We have modeled a large sample of infrared starburst galaxies using both the PEGASE v2.0 and STARBURST99 codes to generate the spectral energy distribution of the young star clusters. PEGASE utilizes the Padova group tracks while STARBURST99 uses the Geneva group tracks, allowing comparison between the two. We used our MAPPINGS III code to compute photoionization models which include a self-consistent treatment of dust physics and chemical depletion. We use the standard optical diagnostic diagrams as indicators of the hardness of the EUV radiation field in these galaxies. These diagnostic diagrams are most sensitive to the spectral index of the ionizing radiation field in the 1-4 Rydberg region.
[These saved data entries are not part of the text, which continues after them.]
==> src/rtl/compare_debounce_pkg.sv <==
// ---------------------------------------------------------------------------
// compare_debounce_pkg : state encoding and parameter bounds for the
// comparator debounce stage.          Revision: 1.0
// ---------------------------------------------------------------------------
`default_nettype none

package compare_debounce_pkg;

   typedef enum logic [1:0] {
      LOW     = 2'd0,
      CONF_HI = 2'd1,
      HIGH    = 2'd2,
      CONF_LO = 2'd3
   } state_t;

   localparam int DEBOUNCE_MIN = 1;
   localparam int DEBOUNCE_MAX = 15;

endpackage

`default_nettype wire

==> src/rtl/sat_counter.sv <==
// ---------------------------------------------------------------------------
// sat_counter : width-parameterised event counter, saturates at all-ones,
// synchronous clear has priority over increment.   Revision: 1.0
// ---------------------------------------------------------------------------
`default_nettype none

module sat_counter #(
   parameter int WIDTH = 8
) (
   input  logic             clk,
   input  logic             rst_n,
   input  logic             inc,
   input  logic             clr,
   output logic [WIDTH-1:0] count
);

   logic [WIDTH-1:0] r_count;

   always_ff @(posedge clk or negedge rst_n) begin
      if (!rst_n) begin
         r_count <= '0;
      end else if (clr) begin
         r_count <= '0;
      end else if (inc && (r_count != {WIDTH{1'b1}})) begin
         r_count <= r_count + {{(WIDTH-1){1'b0}}, 1'b1};
      end
   end

   assign count = r_count;

endmodule

`default_nettype wire

==> src/rtl/compare_debounce_fsm.sv <==
// ---------------------------------------------------------------------------
// compare_debounce_fsm : debounced, hysteretic "above threshold" level with
// rise/fall pulses, saturating event counters and illegal-verdict flag.
// Revision: 1.0
// ---------------------------------------------------------------------------
`default_nettype none

module compare_debounce_fsm
   import compare_debounce_pkg::*;
#(
   parameter int DEBOUNCE = 3,
   parameter int RUN_W    = 4,
   parameter int EVT_W    = 8
) (
   input  logic             clk,
   input  logic             rst_n,
   input  logic             in_valid,
   input  logic             eq,
   input  logic             lt,
   input  logic             gt,
   input  logic             clear,
   output logic             above,
   output logic             rise,
   output logic             fall,
   output logic             err,
   output logic [EVT_W-1:0] rise_count,
   output logic [EVT_W-1:0] fall_count,
   output logic [1:0]       state
);

   if ((DEBOUNCE < DEBOUNCE_MIN) || (DEBOUNCE > DEBOUNCE_MAX) ||
       (DEBOUNCE > (2**RUN_W) - 1)) begin : g_bad_debounce
      $error("compare_debounce_fsm: DEBOUNCE out of range");
   end

   localparam logic [RUN_W-1:0] c_run_one  = RUN_W'(1);
   localparam logic [RUN_W-1:0] c_deb_goal = RUN_W'(DEBOUNCE);

   state_t           r_state;
   state_t           w_state_nx;
   logic [RUN_W-1:0] r_run;
   logic [RUN_W-1:0] w_run_nx;
   logic [RUN_W-1:0] w_run_inc;
   logic             r_rise;
   logic             r_fall;
   logic             r_err;
   logic             w_rise_nx;
   logic             w_fall_nx;
   logic             w_legal;
   logic             w_illegal;

   // Exactly one verdict flag high.
   assign w_legal   = in_valid && ((eq ^ lt ^ gt) && !(eq && lt && gt));
   assign w_illegal = in_valid && !w_legal;
   assign w_run_inc = r_run + c_run_one;

   always_ff @(posedge clk or negedge rst_n) begin
      if (!rst_n) begin
         r_state <= LOW;
         r_run   <= '0;
         r_rise  <= 1'b0;
         r_fall  <= 1'b0;
         r_err   <= 1'b0;
      end else begin
         r_state <= w_state_nx;
         r_run   <= w_run_nx;
         r_rise  <= w_rise_nx;
         r_fall  <= w_fall_nx;
         if (w_illegal) begin
            r_err <= 1'b1;
         end else if (clear) begin
            r_err <= 1'b0;
         end
      end
   end

   // eq inside a confirmation holds the run: that is the hysteresis band.
   always_comb begin
      w_state_nx = r_state;
      w_run_nx   = r_run;
      w_rise_nx  = 1'b0;
      w_fall_nx  = 1'b0;
      if (w_legal) begin
         unique case (r_state)
            LOW: begin
               if (gt) begin
                  if (DEBOUNCE == 1) begin
                     w_state_nx = HIGH;
                     w_rise_nx  = 1'b1;
                  end else begin
                     w_state_nx = CONF_HI;
                     w_run_nx   = c_run_one;
                  end
               end
            end
            CONF_HI: begin
               if (gt) begin
                  if (w_run_inc == c_deb_goal) begin
                     w_state_nx = HIGH;
                     w_run_nx   = '0;
                     w_rise_nx  = 1'b1;
                  end else begin
                     w_run_nx   = w_run_inc;
                  end
               end else if (lt) begin
                  w_state_nx = LOW;
                  w_run_nx   = '0;
               end
            end
            HIGH: begin
               if (lt) begin
                  if (DEBOUNCE == 1) begin
                     w_state_nx = LOW;
                     w_fall_nx  = 1'b1;
                  end else begin
                     w_state_nx = CONF_LO;
                     w_run_nx   = c_run_one;
                  end
               end
            end
            CONF_LO: begin
               if (lt) begin
                  if (w_run_inc == c_deb_goal) begin
                     w_state_nx = LOW;
                     w_run_nx   = '0;
                     w_fall_nx  = 1'b1;
                  end else begin
                     w_run_nx   = w_run_inc;
                  end
               end else if (gt) begin
                  w_state_nx = HIGH;
                  w_run_nx   = '0;
               end
            end
         endcase
      end
   end

   // Counters step on the same edge that launches the pulse.
   sat_counter #(.WIDTH(EVT_W)) u_rise_cnt (
      .clk   (clk),
      .rst_n (rst_n),
      .inc   (w_rise_nx),
      .clr   (clear),
      .count (rise_count)
   );

   sat_counter #(.WIDTH(EVT_W)) u_fall_cnt (
      .clk   (clk),
      .rst_n (rst_n),
      .inc   (w_fall_nx),
      .clr   (clear),
      .count (fall_count)
   );

   assign above = (r_state == HIGH) || (r_state == CONF_LO);
   assign rise  = r_rise;
   assign fall  = r_fall;
   assign err   = r_err;
   assign state = r_state;

endmodule

`default_nettype wire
We find that warm infrared starburst galaxies contain a relatively hard EUV field in this region. The PEGASE ionizing stellar continuum is harder in the 1-4 Rydberg range than that of STARBURST99. As the spectrum in this regime is dominated by emission from Wolf-Rayet (W-R) stars, this difference is most likely due to the differences in stellar atmosphere models used for the W-R stars. We believe that the stellar atmospheres in STARBURST99 are more applicable to the starburst galaxies in our sample, however they do not produce the hard EUV field in the 1-4 Rydberg region required by our observations. The inclusion of continuum metal blanketing in the models may be one solution. Supernova remnant (SNR) shock modeling shows that the contribution by mechanical energy from SNRs to the photoionization models is << 20%. The models presented here are used to derive a new theoretical classification scheme for starbursts and AGN galaxies based on the optical diagnostic diagrams.